I'd been shut down, numb, and in a fight-or-flight state for so long from the PTSD and sexual trauma. Yoga helped bring me back to life, while the meditation helped to calm my mind and soothe my soul.
Here's how to heal through yoga, meditation, and tantra:
I found yoga as a way to connect my body, mind, and spirit. Because of my sexual abuse, I hated how sexual my body was. It only brought me pain. I numbed myself and disconnected. Through inhaling and exhaling during yoga, I could feel positive energy in my body for the first time. And I began to feel comfortable in my own skin.
Even though yoga and meditation helped, something was missing. I knew I still had to find a way to channel my sexual energy without shame. I had heard tantra described as sexual yoga and started studying it. I was so excited I finally found a path that incorporated all of me. It was a way to connect my sexual and spiritual energy in a healthy way. And, most importantly, it taught me not to feel ashamed of my sexuality—to embrace being a sexual woman instead of feeling fear or shame.
My big sexual breakthrough came when I was at an ashram. I practiced a tantric technique—tantric breast massage—on myself. Even though I'd had orgasms before, they were always a way to escape my pain instead of a way to honor my body. When I let go of the shame and guilt and learned to worship and honor my sexuality, I had my first orgasm that wasn't followed by feelings of guilt and shame—the first orgasm where I felt truly connected to myself. I felt empowered. I didn't hate that sexual energy that had previously only brought me pain. Instead, I appreciated my sexual energy and viewed it as sacred and spiritual.

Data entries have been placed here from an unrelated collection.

`config.mk`:
```
export PLATFORM = sky130hd
export DESIGN_NAME = lane_sum
export DESIGN_NICKNAME = d
export VERILOG_FILES = /design/src/common/layers_pkg.sv /design/src/conv/lane_sum.sv
export SDC_FILE = /design/constraint.sdc
export NUM_CORES = 1
export LEC_CHECK = 0
export BUFFER_PORTS_ARGS = -buffer_cell sky130_fd_sc_hd__buf_2
export CORE_MARGIN = 1.5
export CORE_UTILIZATION = 54
export DETAILED_ROUTE_END_ITERATION = 16
export GPL_ROUTABILITY_DRIVEN = 1
export PLACE_DENSITY = 0.91
export SLEW_MARGIN = 5
export SYNTH_ARGS = -nofsm -noshare
export SYNTH_HDL_FRONTEND = slang
export SYNTH_SLANG_ARGS = --single-unit
```
`constraint.sdc`:
```
create_clock -name clk -period 9.5 [get_ports clk]
set_clock_uncertainty 0.05 [all_clocks]
set_input_delay 0.95 -clock clk [delete_from_list [all_inputs] [get_ports clk]]
set_output_delay 0.95 -clock clk [all_outputs]
set_load 0.005 [all_outputs]
```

I felt a monumental shift in my consciousness. That was the first time I realized sex could be empowering. It stripped away layers of shame. Suddenly, I was liberated. I was a goddess. And once this happened, I wanted to share it with everyone in the world.
Like me, you need to address the sexual aspect head-on and that's where tantra comes in. Even though yoga is amazing and beautiful and meditation helps calm your mind and get centered, there's still a taboo around sexuality. So even in these holistic areas that help you heal your body, mind, and soul, that sexual taboo can keep you from healing fully.
To help you reconnect with your sexual energy and yoni (your most sacred space—your vagina), I suggest this jade egg program. It can help you feel more comfortable and strong physically and help you to simply feel more while releasing trauma.
Unblocking the chakras:
Another way to release trauma is to unblock all seven chakras. It's probably not just your sexual energy (which is in your second chakra) that is blocked but other areas as well. Once your second chakra is unblocked and you are in touch with your sexual energy again, you use that like rocket fuel to clear out the other chakras.
Until you start integrating your sexual energy into all areas of your life, you're never going to find true healing. In tantra, sexual energy is not just about having great sex; it's about using that energy to fuel every aspect of your life (work, family, friends, creativity, etc.).
The Yes! Breath:
In the meantime, to give you energy and empowerment on daily basis, I recommend the Yes! Breath. It strengthens your voice and your third chakra (which represents willpower and self-esteem).
Often people with PTSD or any kind of sexual trauma have low self-esteem. This breathwork will give you an instant high with a surge of serotonin, dopamine, and oxytocin—all the brain chemicals that make you feel good. And feeling good is a big step toward improving your self-esteem.
Here's how to do it:
Stand up with your fists in the air over your head in the shape of a hockey goal, and take a big inhale. On the exhale, pump your arms down to your sides and exhale with an audible, strong breath, yelling "Yes!" Do this 10 times in a row every morning.